给这贱货打一针!(1/4)

他没有答我,只是偏过头面对了我。

笑意钻进他的丹凤眼,那双眼的眼尾荡漾起细细的涟漪,像被风偷亲了一口的清水河河面。

我有些紧张,被秦悦温和的眼睛看得紧张。我抬起手盖起了他的眼睛,用嘴唇贴着他的嘴唇,磨蹭了两下。

他嘴唇上翘起的干瘪皮边儿刮得我有点痒,我含住他的嘴唇,把干皮舔润,伸舌头进去缠他。

空气在相接的口腔里似乎被挤压得十分难耐,发出或细小或明朗的水声。

秦悦任由我玩他的嘴,直到我终于是玩够了,他垂着眼睛看来:“我甜不甜?”

时间刚六点多钟,窗户外的夜幕还没有完全拉下来,天边红得极为通透,不过那抹红看上去很远,大约是在边境线另一边。

窗玻璃与床齐平,中间是一条狭窄的过道。

团在过道里的大猫还在睡,亮着肚皮举着两只前爪在睡。

窗玻璃上映照出交叠蠕动的青墨色的人影。

我看见秦悦从小瓶子里挤出了润滑剂,透明的黏液把他手指的形状勾勒得流畅极了,他手指很长,指节却不过分凸出,圆润的腕骨被皮肉包裹着,手指微微勾弄,像高贵的夫人接受了绅士的邀舞。

那只手把我的内裤褪到脚腕就收了回去。他让那东西挂在那儿,然后重新爬到我的身上,俯下头,一边用手指开辟我后面,一边用嘴吞吐我前面兴奋不已的鸡巴。

其实我完全不需要开辟,即将用来性交的洞又松又软,是个总被使用着的样子,但我喜欢他的手,感觉就像我的屁股在猥亵他的手指。

但很快,我就没办法专注地感受他的手指了,他把我的鸡巴吞得很深,我反应过来时已经要忍不住了,只能推推他的肩:“小悦,吐出来……”

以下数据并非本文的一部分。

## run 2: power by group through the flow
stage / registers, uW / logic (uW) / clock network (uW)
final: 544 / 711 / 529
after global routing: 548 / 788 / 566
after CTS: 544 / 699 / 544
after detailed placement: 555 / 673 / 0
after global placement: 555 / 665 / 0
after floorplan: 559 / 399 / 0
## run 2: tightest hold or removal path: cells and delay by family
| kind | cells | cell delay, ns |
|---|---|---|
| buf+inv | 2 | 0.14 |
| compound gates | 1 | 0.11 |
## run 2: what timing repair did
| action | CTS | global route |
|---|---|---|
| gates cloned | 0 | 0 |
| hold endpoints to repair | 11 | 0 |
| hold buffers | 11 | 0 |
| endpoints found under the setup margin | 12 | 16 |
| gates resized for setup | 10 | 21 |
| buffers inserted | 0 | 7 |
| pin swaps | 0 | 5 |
`src/rtl/uart_sched_pkg.sv`:
```
// Shared definitions for the UART TX scheduler: drain FSM state encoding and
// the requester-ID width helper.
package uart_sched_pkg;

  typedef enum logic [1:0] {
    IDLE      = 2'd0,
    START     = 2'd1,
    WAIT_ACK  = 2'd2,
    WAIT_DONE = 2'd3
  } sched_state_e;

  function automatic int unsigned id_width(input int unsigned n);
    return (n <= 1) ? 1 : $clog2(n);
  endfunction

endpackage

```
`src/rtl/uart_tx_scheduler_rr_arbiter.sv`:
```
// Combinational round-robin arbiter: first request at or after ptr, wrapping
// modulo NREQ (NREQ need not be a power of two).
module rr_arbiter
  import uart_sched_pkg::*;
#(
  parameter int unsigned NREQ = 2
) (
  input  logic [NREQ-1:0]           req,
  input  logic [id_width(NREQ)-1:0] ptr,
  output logic [NREQ-1:0]           gnt,
  output logic [id_width(NREQ)-1:0] gnt_idx,
  output logic                      any_grant
);

  localparam int unsigned IDW = id_width(NREQ);

  logic [IDW:0] cand;

  always_comb begin
    gnt       = '0;
    gnt_idx   = '0;
    any_grant = 1'b0;
    cand      = '0;
    for (int unsigned k = 0; k < NREQ; k++) begin
      cand = {1'b0, ptr} + (IDW+1)'(k);
      if (cand >= (IDW+1)'(NREQ)) cand = cand - (IDW+1)'(NREQ);
      if (!any_grant && req[cand[IDW-1:0]]) begin
        any_grant             = 1'b1;
        gnt[cand[IDW-1:0]]    = 1'b1;
        gnt_idx               = cand[IDW-1:0];
      end
    end
  end

endmodule

```
`src/rtl/uart_tx_scheduler.sv`:
```
// Shares one UART transmitter between NREQ one-byte requesters with one-deep
// slots and a round-robin drain FSM. Optional start-ack timeout: UART_SCHED_TIMEOUT_EN.
module uart_tx_scheduler
  import uart_sched_pkg::*;
#(
  parameter int unsigned N         = 8,
  parameter int unsigned NREQ      = 2,
  parameter int unsigned TO_CYCLES = 1023
) (
  input  logic                      clk,
  input  logic                      reset_n,
  input  logic [NREQ-1:0]           req_valid,
  input  logic [NREQ*N-1:0]         req_data,
  output logic [NREQ-1:0]           req_busy,
  output logic [NREQ-1:0]           req_done,
  output logic                      uart_start,
  output logic [N-1:0]              uart_data,
  input  logic                      uart_busy,
  output logic                      ovf,
`ifdef UART_SCHED_TIMEOUT_EN
  output logic                      timeout_err,
`endif
  output logic [$clog2(NREQ)-1:0]   active_id
);

  localparam int unsigned IDW = id_width(NREQ);

  if (TO_CYCLES < 1 || TO_CYCLES > 2047) begin : g_to_range
    $error("TO_CYCLES must fit the 11-bit start-acknowledge counter");
  end

  sched_state_e              state_q, state_d;
  logic [NREQ-1:0]           slot_valid_q, slot_valid_d;
  logic [NREQ-1:0][N-1:0]    slot_data_q, slot_data_d;
  logic [IDW-1:0]            ptr_q, ptr_d;
  logic [IDW-1:0]            active_q, active_d;
  logic [N-1:0]              uart_data_q, uart_data_d;
  logic [NREQ-1:0]           done_q, done_d;
  logic                      ovf_q, ovf_d;
  logic [NREQ-1:0]           clr;
  logic                      finish;
  logic [NREQ-1:0]           gnt;
  logic [IDW-1:0]            gnt_idx;
  logic                      any_grant;
`ifdef UART_SCHED_TIMEOUT_EN
  localparam logic [10:0] TO_LAST = 11'(TO_CYCLES - 1);
  logic [10:0]               to_cnt_q, to_cnt_d;
  logic                      to_err_q, to_err_d;
`endif

  rr_arbiter #(.NREQ(NREQ)) u_arb (
    .req       (slot_valid_q),
    .ptr       (ptr_q),
    .gnt       (gnt),
    .gnt_idx   (gnt_idx),
    .any_grant (any_grant)
  );

  always_comb begin
    state_d      = state_q;
    ptr_d        = ptr_q;
    active_d     = active_q;
    uart_data_d  = uart_data_q;
    done_d       = '0;
    ovf_d        = ovf_q;
    slot_valid_d = slot_valid_q;
    slot_data_d  = slot_data_q;
    clr          = '0;
    finish       = 1'b0;
`ifdef UART_SCHED_TIMEOUT_EN
    to_cnt_d     = '0;
    to_err_d     = to_err_q;
`endif
    unique case (state_q)
      IDLE: begin
        if (any_grant && !uart_busy) begin
          active_d    = gnt_idx;
          uart_data_d = slot_data_q[gnt_idx];
          state_d     = START;
        end
      end
      START: state_d = WAIT_ACK;
      WAIT_ACK: begin
        if (uart_busy) begin
          state_d = WAIT_DONE;
`ifdef UART_SCHED_TIMEOUT_EN
        end else if (to_cnt_q == TO_LAST) begin
          finish   = 1'b1;
          to_err_d = 1'b1;
        end else begin
          to_cnt_d = to_cnt_q + 11'd1;
`endif
        end
      end
      WAIT_DONE: if (!uart_busy) finish = 1'b1;
      default: state_d = IDLE;
    endcase

    if (finish) begin
      clr[active_q]    = 1'b1;
      done_d[active_q] = 1'b1;
      ptr_d            = (active_q == IDW'(NREQ - 1)) ? '0 : active_q + IDW'(1);
      state_d          = IDLE;
    end

    // A slot freed this cycle accepts a new byte on the same edge without ovf.
    for (int unsigned i = 0; i < NREQ; i++) begin
      slot_valid_d[i] = slot_valid_q[i] & ~clr[i];
      if (req_valid[i]) begin
        if (slot_valid_d[i]) begin
          ovf_d = 1'b1;
        end else begin
          slot_valid_d[i] = 1'b1;
          slot_data_d[i]  = req_data[i*N +: N];
        end
      end
    end
  end

  always_ff @(posedge clk or negedge reset_n) begin
    if (!reset_n) begin
      state_q      <= IDLE;
      ptr_q        <= '0;
      active_q     <= '0;
      uart_data_q  <= '0;
      done_q       <= '0;
      ovf_q        <= 1'b0;
      slot_valid_q <= '0;
      slot_data_q  <= '0;
`ifdef UART_SCHED_TIMEOUT_EN
      to_cnt_q     <= '0;
      to_err_q     <= 1'b0;
`endif
    end else begin
      state_q      <= state_d;
      ptr_q        <= ptr_d;
      active_q     <= active_d;
      uart_data_q  <= uart_data_d;
      done_q       <= done_d;
      ovf_q        <= ovf_d;
      slot_valid_q <= slot_valid_d;
      slot_data_q  <= slot_data_d;
`ifdef UART_SCHED_TIMEOUT_EN
      to_cnt_q     <= to_cnt_d;
      to_err_q     <= to_err_d;
`endif
    end
  end

  assign req_busy   = slot_valid_q;
  assign req_done   = done_q;
  assign uart_start = (state_q == START);
  assign uart_data  = uart_data_q;
  assign ovf        = ovf_q;
  assign active_id  = active_q;
`ifdef UART_SCHED_TIMEOUT_EN
  assign timeout_err = to_err_q;
`endif

endmodule

```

话没说完,他突然狠嘬了一下,我的身体不由自主地痉挛,我也许是喊了他的名字,也许没喊,正失神,忽然感觉精液的味道近在咫尺——秦悦居高临下地笼罩住我。

失焦的画面一点点变得清晰,他红透的嘴唇上有乳白色的精液,没有稠成块,也并未稀成水,极慢地从他的嘴唇掉下,砸在我的下巴上。

我抬起手指抹了他嘴唇上的精液送进嘴里,他便含着满口精液扑下来吻我。

我不觉脏,只觉温暖,恍惚间,以为是我妈在喂奶。我是个早产儿,我妈心疼我,我妈对我最好,一直喂我喂到三岁、或者四岁,我记不大清,我只记得她离开我时我还没有断奶。

我不怪她。我爱她。

我抬起头追逐着去吸吮:“妈……”

我的时间缺掉了一分钟,或者一个小时。

等有意识时只看见自己被人举高的脚腕,和那上面摇晃的白色内裤。

我想不起来这是在做什么,也认不出来眼前的男人。

心里剩下满满一窝情绪,不知是开心还是不开心,我摸他汗汗涔涔的腹肌:“……你是谁?”

他看我,一动不动地看我。

我感到愧疚:“不好意思,我真的想不起来了。”

“没关系。”他重新带着我摇晃,我感觉身体被极其甜蜜地捅穿了,伤口胀痛但也酥酥的舒服极了,凶器进进出出,伏在我上方的男人喘息着告诉我,“我是你妈,是你爸,是你男人。我叫秦悦。”

这段时间,我总是记不住事情,对时间的概念也有些模糊。